Persistent luminescent nanocrystals enable high-resolution X-ray imaging
LIU Xiaogang (Group Leader, Chemistry) February 25, 2021NUS researchers have developed a technology for high-resolution X-ray imaging of irregularly-shaped objects using lanthanide-doped nanomaterials with ultralong persistent luminescence. They have coined this technology as X-ray luminescence extension imaging (Xr-LEI). This innovation represents a significant step towards next-generation, low-cost X-ray imaging technology.
Current X-ray imaging technologies involving flat-panel detectors have been widely applied to medical diagnostics, security screening and industrial inspection. These X-ray sensing devices typically require the integration of a flat-panel substrate, equipped with a layer of scintillators for fast X-ray energy conversion and compact silicon sensors for image reconstruction. However, the compact sensor electronics associated with each pixel which is connected to its own application-specific integrated circuit limit the number of pixels per unit area and often cause heat buildup due to the power requirements of low-noise amplifier electronics. Existing X-ray detectors are also unsuitable for high-resolution imaging of curved three-dimensional (3D) objects. On the other hand, although existing persistent luminescent phosphors have shown promise for X-ray imaging, their low X-ray sensitivity largely limits their use in practical applications. Additionally, conventional phosphors require harsh growth conditions and have low solubility, imposing constraints on thin-film processing and flexible device fabrication.

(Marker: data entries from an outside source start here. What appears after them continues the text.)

This is an optimization exercise on Yosys and OpenROAD, whose aim is small area, a short achievable clock period and few clock cycles per item, not a production implementation. Where RTL was checked, it was by simulation tests only, not by an equivalence proof against the original. No driver is modelled on the clock port, so clocking that relies on it looks cheaper here than on a real chip.

==> inputs of run a <==
Design page_slot_directory_top, start of the top module:
module page_slot_directory_top #(
	parameter int SLOT_COUNT = psd_pkg::SLOT_COUNT_DEF
) (
	input  wire logic                          clk,
	input  wire logic                          arst_n,
	input  wire logic                          start,
	output logic                               busy,
	input  wire logic                          operation,
	input  wire logic [psd_pkg::PAGE_W-1:0]    page_id,
	output logic                               done,
	output logic [psd_pkg::STATUS_W-1:0]       status,
	output logic [psd_pkg::SLOT_W-1:0]         slot
);
==> module psd_datapath, before the edit <==
module psd_datapath #(
	parameter int SLOT_COUNT = psd_pkg::SLOT_COUNT_DEF
) (
	input  wire logic                          clk,
	input  wire logic                          arst_n,
	input  wire psd_pkg::psd_cmd_t             cmd,
	input  wire logic                          operation,
	input  wire logic [psd_pkg::PAGE_W-1:0]    page_id,
	output logic                               done,
	output logic [psd_pkg::STATUS_W-1:0]       status,
	output logic [psd_pkg::SLOT_W-1:0]         slot
);
	localparam int IDX_W = (SLOT_COUNT > 1) ? $clog2(SLOT_COUNT) : 1;
	logic [SLOT_COUNT-1:0]           valid_q;
	logic [psd_pkg::PAGE_W-1:0]      page_q [SLOT_COUNT];
	logic                            op_r;
	logic [psd_pkg::PAGE_W-1:0]      page_r;
	logic [SLOT_COUNT-1:0]           match_r;   
	logic                            same_r;    
	logic                            prev_present;
	logic [SLOT_COUNT-1:0]           prev_onehot;
	logic [SLOT_COUNT-1:0]           match;
	logic [SLOT_COUNT-1:0]           first_free;
	logic [SLOT_COUNT-1:0]           valid_hit;
	logic [SLOT_COUNT-1:0]           valid_miss;
	logic                            below_full;
	logic                            hit_any;
	logic                            free_any;
	logic [IDX_W-1:0]                cmp_idx;
	logic [IDX_W-1:0]                hit_idx;
	logic [IDX_W-1:0]                free_idx;
	logic [psd_pkg::STATUS_W-1:0]    status_d;
	logic [psd_pkg::SLOT_W-1:0]      slot_d;
	logic                            done_q;
	logic [psd_pkg::STATUS_W-1:0]    status_q;
	logic [psd_pkg::SLOT_W-1:0]      slot_q;
	always_ff @(posedge clk) begin
		op_r   <= operation;
		page_r <= page_id;
		same_r <= cmd.resolve && (page_id == page_r);
		for (int k = 0; k < SLOT_COUNT; k++) begin
			match_r[k] <= valid_q[k] && (page_q[k] == page_id);
		end
	end
	always_comb begin
		prev_present = (status_q == psd_pkg::ST_HIT) || (status_q == psd_pkg::ST_LOAD);
		for (int k = 0; k < SLOT_COUNT; k++) begin
			prev_onehot[k] = prev_present && (slot_q == psd_pkg::SLOT_W'(k));
		end
	end
	always_comb begin
		match   = same_r ? prev_onehot : match_r;
		hit_any = same_r ? prev_present : |match_r;
		cmp_idx = '0;
		for (int k = 0; k < SLOT_COUNT; k++) begin
			if (match_r[k]) begin
				cmp_idx = cmp_idx | IDX_W'(k);
			end
		end
		hit_idx  = same_r ? IDX_W'(slot_q) : cmp_idx;
		free_idx = '0;
		for (int k = SLOT_COUNT - 1; k >= 0; k--) begin
			if (!valid_q[k]) begin
				free_idx = IDX_W'(k);
			end
		end
		below_full = 1'b1;
		for (int k = 0; k < SLOT_COUNT; k++) begin
			first_free[k] = !valid_q[k] && below_full;
			below_full    = below_full && valid_q[k];
		end
		free_any = !(&valid_q);
	end
	always_comb begin
		status_d = psd_pkg::ST_ABSENT;
		slot_d   = '0;
		if (op_r == psd_pkg::OP_GET) begin
			if (hit_any) begin
				status_d = psd_pkg::ST_HIT;
				slot_d   = psd_pkg::SLOT_W'(hit_idx);
			end else if (free_any) begin
				status_d = psd_pkg::ST_LOAD;
				slot_d   = psd_pkg::SLOT_W'(free_idx);
			end else begin
				status_d = psd_pkg::ST_FULL;
			end
		end else begin
			if (hit_any) begin
				status_d = psd_pkg::ST_REMOVED;
				slot_d   = psd_pkg::SLOT_W'(hit_idx);
			end
		end
	end
	always_comb begin
		for (int k = 0; k < SLOT_COUNT; k++) begin
			valid_hit[k]  = valid_q[k] && !(cmd.resolve && (op_r == psd_pkg::OP_REMOVE) && match[k]);
			valid_miss[k] = valid_q[k] || (cmd.resolve && (op_r == psd_pkg::OP_GET) && first_free[k]);
		end
	end
	always_ff @(posedge clk or negedge arst_n) begin
		if (!arst_n) begin
			valid_q <= '0;
		end else begin
			valid_q <= hit_any ? valid_hit : valid_miss;
		end
	end
	always_ff @(posedge clk) begin
		for (int k = 0; k < SLOT_COUNT; k++) begin
			if (!valid_q[k]) begin
				page_q[k] <= page_r;
			end
		end
	end
	always_ff @(posedge clk or negedge arst_n) begin
		if (!arst_n) begin
			done_q <= 1'b0;
		end else begin
			done_q <= cmd.resolve;
		end
	end
	always_ff @(posedge clk) begin
		status_q <= status_d;
		slot_q   <= slot_d;
	end
	assign done   = done_q;
	assign status = status_q;
	assign slot   = slot_q;
endmodule
clock: 5.0 ns
lec_check: 0
cap_margin: 20
core_margin: 2
core_utilization: 65
place_density: 0.7
setup_slack_margin: 3.1
slew_margin: 20
standard.sh (not shown) runs the stock make flow with config.mk's settings and CLKGATE_MAP_FILE= SYNTH_SCRIPT=/design/flow/synth_recipe.tcl, a recipe that flattens the netlist after the stock synthesis.
==> flow/flow/run.sh <==
#!/bin/bash
set -euo pipefail
here=$(cd "$(dirname "$0")" && pwd)
args=("BUFFER_PORTS_ARGS=-buffer_cell sky130_fd_sc_hd__buf_4" "MATCH_CELL_FOOTPRINT=0")
export BUFFER_PORTS_ARGS="-buffer_cell sky130_fd_sc_hd__buf_4"
export MATCH_CELL_FOOTPRINT=0
if [[ -f "$here/cts_args" ]]; then
  export CTS_ARGS="$(tr '\n' ' ' < "$here/cts_args")"
  args+=("CTS_ARGS=$CTS_ARGS")
fi
bash standard.sh "${args[@]}" finish > flow_make.log 2>&1
==> flow/flow/cts_args <==
-sink_clustering_enable -repair_clock_nets -sink_clustering_size 44 -sink_clustering_max_diameter 60 -dont_use_dummy_load
==> run b (differences from run a) <==
Settings changed: CORE_UTILIZATION 65 to 60, PLACE_DENSITY 0.7 to 0.72.
==> run c (differences from run a) <==
--- a/flow/design.v
+++ b/flow/design.v
@@ -62,4 +62,5 @@
 	localparam int IDX_W = (SLOT_COUNT > 1) ? $clog2(SLOT_COUNT) : 1;
 	logic [SLOT_COUNT-1:0]           valid_q;
+	logic [SLOT_COUNT-1:0]           free_q;    
 	logic [psd_pkg::PAGE_W-1:0]      page_q [SLOT_COUNT];
 	logic                            op_r;
@@ -155,8 +156,10 @@
 	end
 	always_ff @(posedge clk) begin
-		for (int k = 0; k < SLOT_COUNT; k++) begin
-			if (!valid_q[k]) begin
-				page_q[k] <= page_r;
-			end
+		free_q <= ~(hit_any ? valid_hit : valid_miss);
+	end
+	always_ff @(posedge clk) begin
+		for (int k = 0; k < SLOT_COUNT; k++) begin
+			page_q[k] <= (page_q[k] & {psd_pkg::PAGE_W{valid_q[k]}})
+			           | (page_r & {psd_pkg::PAGE_W{free_q[k]}});
 		end
 	end
Settings changed: PLACE_DENSITY 0.7 to 0.75, SETUP_SLACK_MARGIN 3.1 to 3.2.
==> reports/qor.yml <==
outcome: "finished clean"
synth_most_common_cell: "edfxtp_1"
reg2reg_to: "u_datapath.valid_q[3]"
synthSimpleGateAreaFrac_pct: 6.53
Source of the figures above: run b

==> reports/qor.yml <==
synth_most_common_cell: "edfxtp_1"
buf_share_pct: 4.75
synthSimpleGateAreaFrac_pct: 6.53
synthAdderAreaFrac_pct: 0
outcome: "finished clean"
drtAntennaViolNets: 0
reg2reg_to: "u_datapath.same_r"
Source of the figures above: run a

==> reports/qor.yml <==
synth_most_common_cell: "dfxtp_1"
reg2reg_to: "u_datapath.free_q[4]"
crit_path_start: "u_datapath.done_q"
synthSimpleGateAreaFrac_pct: 6.45
synthMuxAreaShare_pct: 0
outcome: "finished clean"
Source of the figures above: run c

Testbench counts of run a, summed over its fixed seeds: cycles 16,016, items 16,000.
Testbench counts of run b, summed over its fixed seeds: cycles 16,016, items 16,000.
For run c, only the layout was checked, not whether the RTL still works.

## afterwards: timing with drivers on the ports
How much do the figures lean on ideal ports? The routed layouts below were timed once more, with nothing changed but the port constraints. Step 1: set_driving_cell puts a clkbuf_16 on clk and a buf_2 on each other input, an assumption about the parent block. Step 2 adds t to the input delays and takes it off the output delays; t is the mean of the earliest and latest rising clock arrival at the registers after step 1. Input paths then give back, and output paths get back, about the clock's delay inside the block. Three values: ideal ports, drivers, drivers and shift; two values: the first two.
run	t (ns)	slack for setup (ns)	worst register clock-pin slew, ns
run a	0.603	2.963 / 2.904 / 2.451	0.10 / 0.10
run b	0.624	2.987 / 2.927 / 2.419	0.10 / 0.10
run c	0.609	2.953 / 2.900 / 2.521	0.10 / 0.10
After both steps setup and hold are still met in every run listed. For run b, which loses most, drivers alone change the setup slack by -0.060 ns; drivers and shift together by -0.568 ns.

A research team led by Prof Xiaogang LIU from the Department of Chemistry, NUS, has discovered that a series of solution-processable, lanthanide-doped nanoscintillators can be used to achieve ultralong-lived X-ray trapping and potentially enable flat-panel-free, high-resolution imaging of 3D electronics (see Figure). This research is in collaboration with Prof Bolong HUANG from The Hong Kong Polytechnic, and Prof Qiushui CHEN and Prof Huanghao YANG, both from Fuzhou University. Optical characterisations reveal that these nanocrystals can emit persistent radioluminescence for up to 30 days after X-ray irradiation. By incorporating these X-ray-responsive nanocrystals into highly stretchable silicone rubber, the researchers have demonstrated high-resolution X-ray imaging (less than 25 micrometers). The recorded images on the flexible substrate can be retained for more than 15 days. This imaging method can be used to detect defects in electronics, to authenticate valuable works of art, and to examine the exterior and interior of archaeological fossils at a microscopic scale.
Apart from imaging applications, the team has also investigated the mechanism underlying ultralong persistent luminescence in these lanthanide-doped nanocrystals. Theoretical studies suggest that the X-ray radiation triggers anion migration to the interstitials in nanocrystal lattices and generates traps for charge carriers. Under optical or thermal stimulation, these trapped holes migrate towards the lanthanide emitters, forming hole–lanthanide centres that radiatively recombine with released electrons. Such electron–hole recombination results in lasting persistent radioluminescence from the lanthanide ions. These displaced anions can diffuse back to their original lattice sites upon heat treatment.
Prof Liu said, “Over the past few years, many research groups including ours have been taking on challenges in X-ray imaging. This Xr-LEI technology may provide a much needed solution for imaging highly curved 3D objects and enable the development of point-of-care X-ray detectors and flexible X-ray mammography devices.”
Figure shows X-ray luminescence extension imaging (Xr-LEI) of the detailed circuitry of an iPhone 6 Plus smartphone. [Credit: OU Xiangyu] |
Reference:
Ou X; Qin X; Huang B; Zan J; Wu Q; Hong Z; Xie L; Bian H; Yi Z; Chen X; Wu Y; Song X; Li J; Chen Q*; Yang H*; Liu X*, “High-resolution X-ray luminescence extension imaging”, NATURE DOI: 10.1038/s41586-021-03251-6. Published: 2021.